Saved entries
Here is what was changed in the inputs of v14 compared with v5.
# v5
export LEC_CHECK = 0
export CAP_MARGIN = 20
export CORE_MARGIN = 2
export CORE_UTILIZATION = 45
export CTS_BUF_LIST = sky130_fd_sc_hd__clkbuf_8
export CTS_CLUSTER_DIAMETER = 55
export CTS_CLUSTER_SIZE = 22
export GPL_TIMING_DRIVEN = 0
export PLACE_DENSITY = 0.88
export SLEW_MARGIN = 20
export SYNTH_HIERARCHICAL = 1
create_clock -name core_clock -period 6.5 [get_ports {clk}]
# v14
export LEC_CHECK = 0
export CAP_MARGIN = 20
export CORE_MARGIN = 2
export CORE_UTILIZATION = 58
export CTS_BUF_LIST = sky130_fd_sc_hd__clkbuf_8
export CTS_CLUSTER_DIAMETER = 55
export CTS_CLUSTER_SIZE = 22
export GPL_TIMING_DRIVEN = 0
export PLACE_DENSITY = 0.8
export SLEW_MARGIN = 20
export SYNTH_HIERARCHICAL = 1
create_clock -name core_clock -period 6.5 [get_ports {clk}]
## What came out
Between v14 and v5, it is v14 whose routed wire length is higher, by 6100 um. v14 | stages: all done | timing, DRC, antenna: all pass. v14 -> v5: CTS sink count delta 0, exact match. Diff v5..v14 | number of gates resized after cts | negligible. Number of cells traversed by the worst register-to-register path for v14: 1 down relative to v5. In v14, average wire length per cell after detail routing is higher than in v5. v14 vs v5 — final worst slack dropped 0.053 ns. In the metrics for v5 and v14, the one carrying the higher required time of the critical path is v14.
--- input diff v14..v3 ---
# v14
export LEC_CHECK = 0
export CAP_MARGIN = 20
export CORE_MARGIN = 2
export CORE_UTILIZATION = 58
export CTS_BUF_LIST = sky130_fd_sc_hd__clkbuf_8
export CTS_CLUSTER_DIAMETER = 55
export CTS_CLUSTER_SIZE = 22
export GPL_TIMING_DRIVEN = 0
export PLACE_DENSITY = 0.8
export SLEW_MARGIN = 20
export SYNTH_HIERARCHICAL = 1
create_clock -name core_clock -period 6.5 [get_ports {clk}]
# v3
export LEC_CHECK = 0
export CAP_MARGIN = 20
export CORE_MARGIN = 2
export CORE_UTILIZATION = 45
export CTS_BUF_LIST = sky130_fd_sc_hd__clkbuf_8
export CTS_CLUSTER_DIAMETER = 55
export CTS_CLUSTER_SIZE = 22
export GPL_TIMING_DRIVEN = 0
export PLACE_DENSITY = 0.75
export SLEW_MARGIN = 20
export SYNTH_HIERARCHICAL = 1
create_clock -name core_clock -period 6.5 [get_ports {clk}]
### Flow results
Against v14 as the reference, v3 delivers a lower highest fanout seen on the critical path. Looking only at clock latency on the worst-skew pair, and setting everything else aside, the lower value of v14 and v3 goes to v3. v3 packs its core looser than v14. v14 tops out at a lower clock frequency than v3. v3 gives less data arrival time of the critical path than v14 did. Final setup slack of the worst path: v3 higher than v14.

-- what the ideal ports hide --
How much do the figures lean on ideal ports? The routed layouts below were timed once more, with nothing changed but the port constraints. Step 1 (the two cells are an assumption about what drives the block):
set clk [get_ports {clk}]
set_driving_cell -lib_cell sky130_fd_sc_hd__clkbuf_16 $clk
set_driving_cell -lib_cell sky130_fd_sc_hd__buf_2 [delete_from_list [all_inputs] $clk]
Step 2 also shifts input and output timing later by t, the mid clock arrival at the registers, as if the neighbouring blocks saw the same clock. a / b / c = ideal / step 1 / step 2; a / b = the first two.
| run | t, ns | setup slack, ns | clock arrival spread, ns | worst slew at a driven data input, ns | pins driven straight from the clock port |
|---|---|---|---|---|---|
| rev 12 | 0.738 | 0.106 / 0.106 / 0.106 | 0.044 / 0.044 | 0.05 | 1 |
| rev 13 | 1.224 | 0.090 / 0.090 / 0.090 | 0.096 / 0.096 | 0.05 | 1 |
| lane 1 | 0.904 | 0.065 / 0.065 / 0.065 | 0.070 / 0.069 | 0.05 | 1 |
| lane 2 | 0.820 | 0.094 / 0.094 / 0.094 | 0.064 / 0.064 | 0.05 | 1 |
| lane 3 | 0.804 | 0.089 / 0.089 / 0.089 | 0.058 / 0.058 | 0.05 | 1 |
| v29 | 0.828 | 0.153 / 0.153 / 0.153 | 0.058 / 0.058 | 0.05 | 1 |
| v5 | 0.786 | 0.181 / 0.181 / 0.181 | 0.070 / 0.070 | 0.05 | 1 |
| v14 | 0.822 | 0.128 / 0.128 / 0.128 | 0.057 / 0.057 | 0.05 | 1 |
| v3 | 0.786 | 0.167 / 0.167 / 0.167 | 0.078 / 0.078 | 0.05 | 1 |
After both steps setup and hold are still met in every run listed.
Source: an optimization exercise on an open RTL-to-GDS flow (aim: small area, a short achievable clock period and few clock cycles). Production flows keep margins and buffers that such runs may drop.
Only simulation tests tie the RTL to the original design; equivalence was not proved.
Power figures rest on the tool's default switching activity, not on a simulated workload.

==> inputs of quartz <==
Design rv32im_core, start of the top module:
module rv32im_core #(
    parameter DATA_WIDTH = 32
) (
    input   logic clk,
    input   logic rst,
    output  logic [DATA_WIDTH-1:0] imem_addr,
    input   logic [DATA_WIDTH-1:0] imem_rdata,
    output  logic [DATA_WIDTH-1:0] dmem_addr,
    output  logic                  dmem_we,
    output  logic [1:0]            dmem_size,
    output  logic [DATA_WIDTH-1:0] dmem_wdata,
    input   logic [DATA_WIDTH-1:0] dmem_rdata,
    output  logic [DATA_WIDTH-1:0] a0
);
    logic [9:0]  pc_f;
    logic [31:0] ins_d;
    logic [9:0]  pc_d;
    logic        v_d, pred_d;
    logic        v_e, we_e, ld_e, st_e, br_e, jalr_e, md_e;
    logic        c_eq_e, c_lt_e, c_ltu_e, c_inv_e;
    logic [4:0]  shamt_e;
    logic        we_ev, ld_ev, md_ev;       
    logic [31:0] rv1_e, rv2_e, bop_e;
    logic [10:0] alt_e;
    logic [2:0]  f3_e;
    logic [4:0]  rd_e;
    logic        sub_e, sadd_e, sslt_e, ssltu_e, sxor_e, sor_e, sand_e, ssh_e, slink_e;
    logic        shl_e, sha_e;
    logic        we_m, ld_m, st_m;
    logic [31:0] res_m, sd_m;
    logic [4:0]  rd_m;
    logic [2:0]  f3_m;
    logic [1:0]  sz_m;
    logic        we_rf;
    logic [31:0] wd_rf;
    logic [4:0]  wa_rf;
  ...
==> flow/config.mk <==
export PLATFORM = sky130hd
export DESIGN_NAME = rv32im_core
export DESIGN_NICKNAME = rv32im_core
export VERILOG_FILES = /design/flow/design.v
export SDC_FILE = /design/flow/constraint.sdc
export NUM_CORES = 8
export LEC_CHECK = 0
export CAP_MARGIN = 20
export CORE_MARGIN = 2
export CORE_UTILIZATION = 40
export SLEW_MARGIN = 20
==> flow/constraint.sdc <==
create_clock -name core_clock -period 20.0 [get_ports {clk}]
set_input_delay 4.0000 -clock core_clock [delete_from_list [all_inputs] [get_ports {clk}]]
set_output_delay 4.0000 -clock core_clock [all_outputs]
set_load 0.01 [all_outputs]
standard.sh (not shown) runs the stock make flow with config.mk's settings and CLKGATE_MAP_FILE= SYNTH_SCRIPT=/design/flow/synth_recipe.tcl, a recipe that flattens the netlist after the stock synthesis.
==> flow/flow/run.sh <==
#!/bin/bash
# Layout flow: the standard layout (standard.sh, every ORFS step unchanged)
# with two settings changed:
#  * SETUP_SLACK_MARGIN: timing repair (floorplan, CTS, global route) is asked
#    for more setup slack than the standard settings allow, so that it also
#    speeds up paths that already meet the 20 ns clock. The clock period and
#    the constraints (constraint.sdc) are the design's own.
#  * BUFFER_PORTS_ARGS: the buffers that global placement puts on every input
#    and output port are sky130_fd_sc_hd__buf_4 instead of the default choice
#    (a clkdlybuf4s50 delay cell).
# ORFS writes each step's full log under orfs/logs/; make's own output goes to
# standard.log in this folder.
set -euo pipefail
bash standard.sh SETUP_SLACK_MARGIN=14.6 "BUFFER_PORTS_ARGS=-buffer_cell sky130_fd_sc_hd__buf_4" finish > standard.log 2>&1
==> maple (differences from quartz) <==
--- a/flow/design.v
+++ b/flow/design.v
@@ -2,12 +2,14 @@
     input  logic        clk,
     input  logic        rst,
     input  logic        we,       
     input  logic [4:0]  wa,
     input  logic [31:0] wd,
-    input  logic [4:0]  ra1,
-    input  logic [4:0]  ra2,
+    input  logic [3:0]  ra1_lo,
+    input  logic [7:0]  ra1_hi,
+    input  logic [3:0]  ra2_lo,
+    input  logic [7:0]  ra2_hi,
     output logic [31:0] rd1,
     output logic [31:0] rd2,
     output logic [31:0] x10
 );
     logic [31:0] r [0:31];
@@ -34,22 +36,24 @@
     logic [31:0] o1, o2;
     always_comb begin
         o1 = 32'b0;
         o2 = 32'b0;
         for (int i = 1; i < 32; i++) begin
-            o1 = o1 | (r[i] & {32{ra1 == i && v[i]}});
-            o2 = o2 | (r[i] & {32{ra2 == i && v[i]}});
+            o1 = o1 | (r[i] & {32{ra1_lo[i % 4] & ra1_hi[i / 4] & v[i]}});
+            o2 = o2 | (r[i] & {32{ra2_lo[i % 4] & ra2_hi[i / 4] & v[i]}});
         end
     end
     assign rd1 = o1;
     assign rd2 = o2;
     assign x10 = r[10];
 endmodule
 module muldiv (
     input  logic        clk,
     input  logic        rst,
     input  logic        start,
+    input  logic        sga,      
+    input  logic        sgb,      
     input  logic [2:0]  f3,
     input  logic [31:0] a,
     input  logic [31:0] b,
     input  logic [4:0]  rd,
     input  logic        slot,     
@@ -68,12 +72,12 @@
     logic [31:0] r3;    
     logic [4:0]  cnt;
     logic        is_div, sel_hi, neg;
     assign busy = (state != IDLE);
     logic sa, sb;
-    assign sa = a[31] & ((f3 == 3'd1) | (f3 == 3'd2) | (f3 == 3'd4) | (f3 == 3'd6));
-    assign sb = b[31] & ((f3 == 3'd1) | (f3 == 3'd4) | (f3 == 3'd6));
+    assign sa = a[31] & sga;
+    assign sb = b[31] & sgb;
     logic [32:0] ma_x, mb_x;
     assign ma_x = {a ^ {32{sa}}, 1'b1} + {32'b0, sa};
     assign mb_x = {b ^ {32{sb}}, 1'b1} + {32'b0, sb};
     logic [31:0] ma, mb;
     assign ma = ma_x[32:1];
@@ -81,10 +85,16 @@
     logic [5:0] za, zb, z1, z3;
     logic [5:0] kdiff;
     lzc32 lza (.x(ma), .z(za));
     lzc32 lzb (.x(mb), .z(zb));
     assign kdiff = z3 - z1;
+    logic [6:0] zsum;
+    logic       mfirst, mhe, mnz;
+    assign zsum   = {1'b0, z1} + {1'b0, z3};
+    assign mfirst = (state == RUN) & ~is_div & (cnt == 5'd3);
+    assign mhe    = mfirst & sel_hi & (zsum[6] | zsum[5]);
+    assign mnz    = ~z1[5] & ~z3[5];       
     logic [39:0] pp [0:9];
     assign pp[0] = {8'b0, r1};
     assign pp[1] = {8'b0, r4};
     for (genvar i = 0; i < 8; i++) begin : g_pp
         assign pp[i + 2] = {8'b0, r3 & {32{r2[i]}}} << i;
@@ -104,33 +114,33 @@
     assign s3a = fa_s(s2a, c2a, s2b);        assign c3a = fa_c(s2a, c2a, s2b);
     assign s4a = fa_s(s3a, c3a, c2b);        assign c4a = fa_c(s3a, c3a, c2b);
     assign cx  = fa_s(s4a, c4a, pp[1]);      assign cy  = fa_c(s4a, c4a, pp[1]);
     logic [9:0] lsum;       
     assign lsum = {1'b0, cx[7:0], 1'b1} + {1'b0, cy[7:0], ci};
-    logic [33:0] dsub;
-    assign dsub = {1'b0, r1, 1'b1} + {1'b0, ~r3, 1'b1};
-    logic ge;               
-    assign ge = dsub[33];
     logic direct, early;
-    assign direct = (state == RUN) & ~is_div & ~sel_hi & (cnt == 5'd0);    
+    assign direct = 1'b0;    
     assign early  = (state == NORM) & (z3[5] | (z3 < z1));                  
-    assign inj    = slot & ((state == DONE) | direct | early);
-    assign inj_r  = slot & ((state == DONE) | direct);      
+    assign inj    = slot & ((state == DONE) | direct | early | mhe);
+    assign inj_r  = slot & ((state == DONE) | direct | mhe);      
     logic        mhi;
     logic [31:0] nmask, ra, rb;
     logic [1:0]  rk;
     assign mhi   = sel_hi & ~is_div;
     assign nmask = {32{neg}};
     assign ra    = (mhi ? r1 : (sel_hi ? r1 : r2)) ^ nmask;
     assign rb    = mhi ? (r4 ^ nmask) : 32'b0;
     assign rk    = mhi ? (neg ? {1'b0, ~ci} + {1'b0, r2 == 32'b0} : {1'b0, ci}) : {1'b0, neg};
-    logic [31:0] rsum;
-    assign rsum  = ra + rb + {30'b0, rk};
+    logic        divrun;
+    logic [32:0] rsum;
+    assign divrun = is_div & (state == RUN);
+    assign rsum   = {1'b0, divrun ? r1 : ra} + {1'b0, divrun ? ~r3 : rb} + {31'b0, divrun ? 2'd1 : rk};
+    logic ge;               
+    assign ge = rsum[32];
     always_comb begin
-        if (state == DONE)      result = rsum;
-        else if (state == NORM) result = sel_hi ? rsum : {32{z3[5]}};
-        else                    result = {lsum[8:1], r2[31:8]};
+        if (state == DONE)      result = rsum[31:0];
+        else if (state == NORM) result = sel_hi ? rsum[31:0] : {32{z3[5]}};
+        else                    result = {32{neg & mnz}};      
     end
     always_ff @(posedge clk) begin
         if (rst) begin
             state <= IDLE;
         end else begin
@@ -151,10 +161,12 @@
                         r1     <= 32'b0;
                         r4     <= 32'b0;
                         ci     <= 1'b0;
                         r2     <= mb;
                         r3     <= ma;
+                        z1     <= za;
+                        z3     <= zb;
                         sel_hi <= (f3[1:0] != 2'd0);
                         neg    <= sa ^ sb;
                         cnt    <= 5'd3;
                         state  <= RUN;
                     end
@@ -172,21 +184,24 @@
                         state <= RUN;
                     end
                 end
                 RUN: begin
                     if (is_div) begin
-                        if (ge) r1 <= dsub[32:1];
+                        if (ge) r1 <= rsum[31:0];
                         r2 <= {r2[30:0], ge};
                         r3 <= {1'b0, r3[31:1]};
+                    end else if (mhe) begin
+                        r2 <= {31'b0, mnz};      
                     end else begin
                         r1 <= cx[39:8];
                         r4 <= cy[39:8];
                         ci <= lsum[9];
                         r2 <= {lsum[8:1], r2[31:8]};
                     end
                     cnt <= cnt - 5'd1;
-                    if (cnt == 5'd0) state <= (direct & slot) ? IDLE : DONE;
+                    if (mhe) state <= slot ? IDLE : DONE;
+                    else if (cnt == 5'd0) state <= (direct & slot) ? IDLE : DONE;
                 end
                 DONE: if (slot) state <= IDLE;
             endcase
         end
     end
@@ -234,10 +249,11 @@
     logic [9:0]  pc_f;
     logic [31:0] ins_d;
     logic [9:0]  pc_d;
     logic        v_d, pred_d;
     logic        v_e, we_e, ld_e, st_e, br_e, jalr_e, md_e;
+    logic        sga_e, sgb_e;      
     logic        c_eq_e, c_lt_e, c_ltu_e, c_inv_e;
     logic [4:0]  shamt_e;
     logic        we_ev, ld_ev, md_ev;       
     logic [31:0] rv1_e, rv2_e, bop_e;
     logic [10:0] alt_e;
@@ -268,26 +284,38 @@
     assign f_pred = f_jal | f_bb;
     add10 f_addj (.a(pc_f), .b({imem_rdata[20], imem_rdata[30:22]}), .s(f_tj));
     add10 f_addb (.a(pc_f), .b({imem_rdata[7], imem_rdata[30:25], imem_rdata[11:9]}), .s(f_tb));
     assign f_inc  = pc_f + 10'd1;
     assign f_next = f_jal ? f_tj : (f_bb ? f_tb : f_inc);
+    logic       pc_keep;
+    logic [9:0] pc_alt, next_d;
+    assign pc_keep = rst | redir_e | stall_d;
+    assign pc_alt  = rst ? 10'd0 : (redir_e ? tgt_e : next_d);
     always_ff @(posedge clk) begin
-        if (rst) begin
-            pc_f <= 10'd0;
-        end else if (redir_e) begin
-            pc_f <= tgt_e;
-        end else if (!stall_d) begin
-            pc_f <= f_next;
-        end
+        pc_f <= pc_keep ? pc_alt : f_next;
     end
+    logic       f_nors1;
+    logic [4:0] f_rs1;
+    logic [3:0] f_r1lo, f_r2lo, r1lo_d, r2lo_d;
+    logic [7:0] f_r1hi, f_r2hi, r1hi_d, r2hi_d;
+    assign f_nors1 = (imem_rdata[6:2] == 5'b01101) | (imem_rdata[6:2] == 5'b00101) | (imem_rdata[6:2] == 5'b11011);
+    assign f_rs1   = f_nors1 ? 5'd0 : imem_rdata[19:15];
+    assign f_r1lo  = 4'b0001 << f_rs1[1:0];
+    assign f_r1hi  = 8'b0000_0001 << f_rs1[4:2];
+    assign f_r2lo  = 4'b0001 << imem_rdata[21:20];
+    assign f_r2hi  = 8'b0000_0001 << imem_rdata[24:22];
     always_ff @(posedge clk) begin
         if (rst | redir_e) v_d <= 1'b0;
         else if (!stall_d) v_d <= 1'b1;
         if (!stall_d) begin
             ins_d  <= imem_rdata;
             pc_d   <= pc_f;
             pred_d <= f_pred;
+            r1lo_d <= f_r1lo;
+            r1hi_d <= f_r1hi;
+            r2lo_d <= f_r2lo;
+            r2hi_d <= f_r2hi;
         end
     end
     logic [4:0] op;
     logic [2:0] f3;
     logic is_lui, is_auipc, is_jal, is_jalr, is_br, is_ld, is_st, is_opi, is_op;
@@ -314,11 +342,11 @@
     assign wr_d  = (is_lui | is_auipc | is_jal | is_jalr | is_ld | is_opi | (is_op & ~ins_d[25])) & rd_nz;
     logic [31:0] rv1, rv2;
     regfile rf (
         .clk(clk), .rst(rst),
         .we(we_rf), .wa(wa_rf), .wd(wd_rf),
-        .ra1(rs1), .ra2(rs2),
+        .ra1_lo(r1lo_d), .ra1_hi(r1hi_d), .ra2_lo(r2lo_d), .ra2_hi(r2hi_d),
         .rd1(rv1), .rd2(rv2),
         .x10(a0)
     );
     logic fe1, fm1, fe2, fm2, fu1, fu2;
     assign we_ev = we_e & v_e;
@@ -340,13 +368,15 @@
     assign hz_unit = md_d & ((u_busy & ~u_injr) | md_ev);
     assign stall_d = v_d & (hz_late | hz_waw | hz_busy | hz_unit);
     logic go_d;       
     assign go_d = v_d & ~stall_d & ~redir_e;
     logic [10:0] pc1_d;
-    logic [9:0]  btgt_d;
+    logic [9:0]  btgt_d, jtgt_d;
     assign pc1_d  = {1'b0, pc_d} + 11'd1;
     assign btgt_d = pc_d + {ins_d[7], ins_d[30:25], ins_d[11:9]};
+    assign jtgt_d = pc_d + {ins_d[20], ins_d[30:22]};
+    assign next_d = pred_d ? (is_jal ? jtgt_d : btgt_d) : pc1_d[9:0];
     logic [31:0] imm_d;
     always_comb begin
         if (is_st)         imm_d = {{20{ins_d[31]}}, ins_d[31:25], ins_d[11:7]};
         else if (is_lui)   imm_d = {ins_d[31:12], 12'b0};
         else if (is_auipc) imm_d = {ins_d[31:12], pc_d, 2'b00};
@@ -367,10 +397,12 @@
         ld_e    <= ld_d;
         st_e    <= is_st;
         br_e    <= is_br;
         jalr_e  <= is_jalr;
         md_e    <= md_d;
+        sga_e   <= (f3 == 3'd1) | (f3 == 3'd2) | (f3 == 3'd4) | (f3 == 3'd6);
+        sgb_e   <= (f3 == 3'd1) | (f3 == 3'd4) | (f3 == 3'd6);
         c_eq_e  <= ~f3[2];
         c_lt_e  <= f3[2] & ~f3[1];
         c_ltu_e <= f3[2] & f3[1];
         c_inv_e <= f3[0] ^ pred_d;
         shamt_e <= b_d[4:0];
@@ -425,11 +457,11 @@
     assign taken   = (c_eq_e & eq) | (c_lt_e & lt) | (c_ltu_e & ltu);
     assign redir_e = v_e & ((br_e & (taken ^ c_inv_e)) | jalr_e);
     assign tgt_e   = jalr_e ? sum[11:2] : alt_e[9:0];
     muldiv mdu (
         .clk(clk), .rst(rst),
-        .start(md_ev), .f3(f3_e), .a(rv1_e), .b(rv2_e), .rd(rd_e),
+        .start(md_ev), .sga(sga_e), .sgb(sgb_e), .f3(f3_e), .a(rv1_e), .b(rv2_e), .rd(rd_e),
         .slot(~we_m),
         .busy(u_busy), .inj(u_inj), .inj_r(u_injr), .prd(u_rd), .result(u_res)
     );
     always_ff @(posedge clk) begin
         if (rst) begin
@@ -439,11 +471,11 @@
         end
         res_m <= res_e;
         sd_m  <= rv2_e;
         rd_m  <= rd_e;
         f3_m  <= f3_e;
-        sz_m  <= f3_e[1:0];
+        sz_m  <= f3_e[1:0] & {2{st_e}};     
     end
     assign dmem_addr  = res_m;
     assign dmem_we    = st_m;
     assign dmem_size  = sz_m;
     assign dmem_wdata = sd_m;
--- a/flow/flow/run.sh
+++ b/flow/flow/run.sh
@@ -9,6 +9,6 @@
 #    and output port are sky130_fd_sc_hd__buf_4 instead of the default choice
 #    (a clkdlybuf4s50 delay cell).
 # ORFS writes each step's full log under orfs/logs/; make's own output goes to
 # standard.log in this folder.
 set -euo pipefail
-bash standard.sh SETUP_SLACK_MARGIN=14.6 "BUFFER_PORTS_ARGS=-buffer_cell sky130_fd_sc_hd__buf_4" finish > standard.log 2>&1
+bash standard.sh SETUP_SLACK_MARGIN=14.8 "BUFFER_PORTS_ARGS=-buffer_cell sky130_fd_sc_hd__buf_4" finish > standard.log 2>&1
Settings changed: CORE_UTILIZATION 40 to 55, CTS_CLUSTER_DIAMETER set to 60, CTS_CLUSTER_SIZE set to 20.
==> notes.md <==
| item | quartz | maple |
|---|---|---|
| Routed vias | 82528 | 82931 |
| Final core utilization | 0.469 | 0.636 |
| Share of the final layout cell area in multi-input gates | 0.441 | 0.445 |
| Number of non-clock buffers | 627 | 618 |
| Initial antenna violation count | 29 | 25 |
| EDFF count, synth | 1155 | 1179 |
| GR Util All Layers | 0.384 | 0.513 |
| Combinational power | 7.10 mW | 6.34 mW |
| Power in sequential cells | 4.07 mW | 4.04 mW |
| CTS resizes | 258 | 487 |
| Switching share of power | 0.426 | 0.431 |
| Status | timing/DRC/antenna clean | timing/DRC/antenna clean |
| Non-clock buffering overhead in the final layout | 0.0516 | 0.0562 |
| WP buf/inv | 3 | 1 |
| # Post-CTS Setup Buffers | 85 | 113 |
| Worst setup margin | 14.27 ns | 14.62 ns |
| Seq pwr share | 0.285 | 0.310 |
| Gate count after technology mapping | 8546 | 8351 |
| Post-detailed-route via-to-cell ratio | 7.04 | 7.75 |
| Smallest hold slack | 0.467 ns | 0.465 ns |
| Post-route non-filler standard cell count | 11721 | 10704 |
Testbench counts of quartz, summed over its fixed seeds: cycles 39,946.
Testbench counts of maple, summed over its fixed seeds: cycles 38,201.

afterwards: timing with drivers on the ports:
How much do the figures lean on ideal ports? The routed layouts below were timed once more, with nothing changed but the port constraints. Step 1 (the two cells are an assumption about what drives the block):
set clk [get_ports {clk}]
set_driving_cell -lib_cell sky130_fd_sc_hd__clkbuf_16 $clk
set_driving_cell -lib_cell sky130_fd_sc_hd__buf_2 [delete_from_list [all_inputs] $clk]
Step 2 also shifts input and output timing later by t, the mid clock arrival at the registers, as if the neighbouring blocks saw the same clock. Slacks: ideal / step 1 / step 2; pairs: ideal / step 1.
run	t, ns	setup slack, ns	latest minus earliest clock arrival (ns)	slew at the worst register clock pin (ns)	worst data-port slew with drivers (ns)
quartz	0.951	14.274 / 14.274 / 13.642	0.088 / 0.088	0.07 / 0.07	0.04
maple	0.896	14.624 / 14.528 / 13.788	0.102 / 0.102	0.09 / 0.09	0.07
After both steps setup and hold are still met in every run listed. The setup slack of maple, which loses most, moves by -0.096 ns with the drivers and by -0.836 ns with both steps.
Background: an optimization exercise with open tools, aiming at small area. Do not read the settings as production practice. Only simulation tests tie the RTL to the original design; equivalence was not proved. No activity file was given, so power comes from the tool's default toggle rates.

==> 06-26 <==
// twiddle_rom
module twiddle_rom #(
    parameter DATA_WIDTH = 12,
    parameter ADDR_WIDTH = 8
)(
    input  wire                      clk,
    input  wire [ADDR_WIDTH-1:0]     addr_forward,
    input  wire [ADDR_WIDTH-1:0]     addr_backward,
    input  wire [6:0]                addr_pwm,
    output wire [DATA_WIDTH-1:0]     data_forward,
    output wire [DATA_WIDTH-1:0]     data_backward,
    output wire [DATA_WIDTH-1:0]     data_pwm
);
export LEC_CHECK = 0
export ABC_AREA = 1
export CAP_MARGIN = 20
export CORE_MARGIN = 2
export CORE_UTILIZATION = 25
export SLEW_MARGIN = 20
create_clock -name core_clock -period 5.0 [get_ports {clk}]
run.sh (not shown) runs the stock make flow with config.mk's settings and CLKGATE_MAP_FILE= SYNTH_SCRIPT=/design/flow/synth_recipe.tcl, a recipe that flattens the netlist after the stock synthesis.
==> 02-23 (differences from 06-26) <==
==> flow/flow/run.sh (new file) <==
#!/bin/bash
# Own flow: the standard layout (standard.sh) with two changes:
#  1. Yosys's ABC call maps the logic for area (abc_map.script: strash; dch; map -a) instead
#     of ORFS's script, which also buffers and resizes; OpenROAD repairs timing later.
#  2. Port buffers are sky130_fd_sc_hd__buf_1 (every port still gets one).
# Everything else, including the synthesis script itself, is the standard flow's.
set -euo pipefail
W=$(pwd)
{
  echo "proc abc {args} {"
  echo "  set i [lsearch -exact \$args -script]"
  echo "  if {\$i >= 0} { lset args [expr {\$i + 1}] $W/flow/abc_map.script }"
  echo "  yosys abc {*}\$args"
  echo "}"
  cat "$W/synth_recipe.tcl"
} > "$W/flow_synth.tcl"
bash "$W/standard.sh" "SYNTH_SCRIPT=$W/flow_synth.tcl" \
  "BUFFER_PORTS_ARGS=-buffer_cell sky130_fd_sc_hd__buf_1" finish > "$W/orfs_make.log" 2>&1
==> flow/flow/abc_map.script (new file) <==
strash
dch
map -a
topo
==> flow/standard.sh (new file) <==
#!/bin/bash
# synth_recipe.tcl (not shown) runs the flow's synth.tcl, then flattens the netlist and writes it again
# the make line also repeats each setting of config.mk as NAME=value (left out here)
make -C /OpenROAD-flow-scripts/flow DESIGN_CONFIG=/design/flow/config.mk WORK_HOME=/design/flow/orfs CLKGATE_MAP_FILE= SYNTH_SCRIPT=/design/flow/synth_recipe.tcl "${@:-finish}"
- CORE_UTILIZATION: 25 -> 40
removed: flow/run.sh
==> results.txt <==
In 06-26 the combinational power is larger than in 02-23, by about 10%.
Sequential power is about the same in 06-26 and 02-23.
In flip-flop and latch count, 06-26 and 02-23 do not differ.
Between 02-23 and 06-26, the lower design area is in 02-23 (gap about 9%, measured against 06-26).
In 06-26 the global-route usage is lower than in 02-23, by 13 points.
Of 06-26 and 02-23, 06-26 has the higher clock power (gap about 2%, measured against 02-23).
Worst hold slack: 02-23 is worse than 06-26 (0.34 ns).
In clock-buffer cell count, 02-23 and 06-26 do not differ.
Against 06-26, the cell count of 02-23 is smaller by 13%.
02-23 produced a clean layout. 06-26 completed without violations.
In 02-23 the critical path depth is higher than in 06-26, by 2.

What is expected: With the line containing "## What came out" as the last one, please set down exactly the lines of the records above from their very first line, and nothing more.

Expected answer:
Here is what was changed in the inputs of v14 compared with v5.
# v5
export LEC_CHECK = 0
export CAP_MARGIN = 20
export CORE_MARGIN = 2
export CORE_UTILIZATION = 45
export CTS_BUF_LIST = sky130_fd_sc_hd__clkbuf_8
export CTS_CLUSTER_DIAMETER = 55
export CTS_CLUSTER_SIZE = 22
export GPL_TIMING_DRIVEN = 0
export PLACE_DENSITY = 0.88
export SLEW_MARGIN = 20
export SYNTH_HIERARCHICAL = 1
create_clock -name core_clock -period 6.5 [get_ports {clk}]
# v14
export LEC_CHECK = 0
export CAP_MARGIN = 20
export CORE_MARGIN = 2
export CORE_UTILIZATION = 58
export CTS_BUF_LIST = sky130_fd_sc_hd__clkbuf_8
export CTS_CLUSTER_DIAMETER = 55
export CTS_CLUSTER_SIZE = 22
export GPL_TIMING_DRIVEN = 0
export PLACE_DENSITY = 0.8
export SLEW_MARGIN = 20
export SYNTH_HIERARCHICAL = 1
create_clock -name core_clock -period 6.5 [get_ports {clk}]
## What came out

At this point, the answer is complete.